Samuel Clayton (circa 1783 - 26 June 1853) was an Irish wood engraver, miniature painter, silversmith, and portrait painter.

==Life in Dublin==
Samuel Clayton was born in Dublin around 1783. His father was wood engraver, Benjamin Clayton I. He had two younger brothers, Benjamin and Robert, who were both engravers. Clayton was married twice in Ireland, first to Jane Maguire in 1800, and then to Emma Johnson in 1807. He was trained by his father, along with his brothers. Prints by Clayton appeared in Anthologica Hibernica in 1794 and 1795. He painted miniatures as well.

==Life in Australia==
Clayton was found guilty of forgery, and was sentenced to transportation to New South Wales from Dublin for 7 years. He arrived on the Surrey in 1816. From 1817, he advertised his services as a portrait painter, and took up a position as an instructor in engraving, miniature painting, and "in ornamental painting and drawing". By 1818 he had started to deal in silver and jewellery, and was buying old silver. In 1817, Clayton engraved the banknotes of the Bank of New South Wales, for the Bank's 5 denominations. He was also the engraver of the first banknotes for the Van Diemen's Land Bank and in 1822 Lachlan and Waterloo Mills Companies' $1 and $2 notes. He also produced silhouette portraits.
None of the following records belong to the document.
## exp/umber
Design fp_mul, start of the top module:
module fp_mul(clk, op1, op2, result, under, over);
input wire clk;
input wire [15:0] op1, op2;
output reg [15:0] result;
output reg under, over;
reg [15:0] op1reg, op2reg;
wire [21:0] signew;
wire [4:0] expnew;
wire signnew;
wire [15:0] fp_result;
wire fp_under, fp_over;
always @(posedge clk)
begin
	op1reg <= op1;
	op2reg <= op2;
	result <= fp_result;
	under <= fp_under;
	over <= fp_over;
end
fp1 stage1(.sig1(op1reg[10:0]), .sig2(op2reg[10:0]), .exp1(op1reg[14:11]), .exp2(op2reg[14:11]),
	.sign1(op1reg[15]), .sign2(op2reg[15]), .signew(signew), .expnew(expnew), .signnew(signnew));
fp2 stage2(.sig(signew), .exp(expnew), .sign(signnew), .fp_result(fp_result), .under(fp_under), .over(fp_over));
endmodule
For scale: roughly 750 cells after synthesis, about 50 flip-flops, roughly 51 I/O pins, about 5700 µm² of cells after synthesis.
Settings: LEC_CHECK=0, ABC_AREA=1, CAP_MARGIN=20, CORE_ASPECT_RATIO=0.5, CORE_MARGIN=2, CORE_UTILIZATION=40, CTS_CLUSTER_DIAMETER=347, CTS_CLUSTER_SIZE=98, HOLD_SLACK_MARGIN=-0.07, SETUP_SLACK_MARGIN=-0.21, SLEW_MARGIN=20; clock period 5.3 ns.
run.sh (not shown) runs the stock make flow with config.mk's settings and CLKGATE_MAP_FILE=.
What exp/ember does differently from exp/umber at the input level:
==> flow/config.mk <==
export PLATFORM = sky130hd
export DESIGN_NAME = fp_mul
export DESIGN_NICKNAME = fp_mul
export VERILOG_FILES = /design/flow/design.v
export SDC_FILE = /design/flow/constraint.sdc
export NUM_CORES = 4
export LEC_CHECK = 0
export CAP_MARGIN = 20
export CORE_MARGIN = 2
export CORE_UTILIZATION = 40
export SLEW_MARGIN = 20
==> flow/constraint.sdc <==
create_clock -name core_clock -period 5.15 [get_ports {clk}]
set_input_delay 1.0300 -clock core_clock [delete_from_list [all_inputs] [get_ports {clk}]]
set_output_delay 1.0300 -clock core_clock [all_outputs]
set_load 0.01 [all_outputs]
==> comparison <==
- In summary, exp/ember completed successfully, with a layout that passed the timing, DRC and antenna checks.
- exp/ember: depth of the worst register-to-register path lower than exp/umber
- exp/umber → exp/ember: logic gate share of total power rose 3.4 points, total length of routed wires picked up an extra 6.4%, floorplan utilization went down by 0.91 points.
- Global-route wire length before repair, exp/ember and exp/umber: higher on exp/umber
- From exp/umber to exp/ember the numbers moved as follows: register cell area after layout increased 4.8%; global-route usage decreased 0.23 points; via count decreased 7.4%.

The RTL this note starts from:
==> flow/design.v <==
module fp1(sig1, sig2, exp1, exp2, sign1, sign2, signew, expnew, signnew);
input wire [10:0] sig1, sig2; 
input wire [3:0] exp1, exp2;
input wire sign1, sign2;
output wire [21:0] signew;
output wire [4:0] expnew;
output wire signnew;
assign expnew = exp1 + exp2 - 3'b111;
assign signew = sig1 * sig2;
assign signnew = sign1 ^ sign2;
endmodule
On 1 October 1824, he received his ticket to leave. He then married a third time, Jane Lofthouse in October 1924. He had one son, Benjamin, who became a doctor in Sydney. He continues to appear in newspapers advertising as an engraver until the 1830s. Clayton died on 26 June 1853 in Gunning leaving his estate of £1,000 to his son, Benjamin. Most of his surviving work is his work in silver.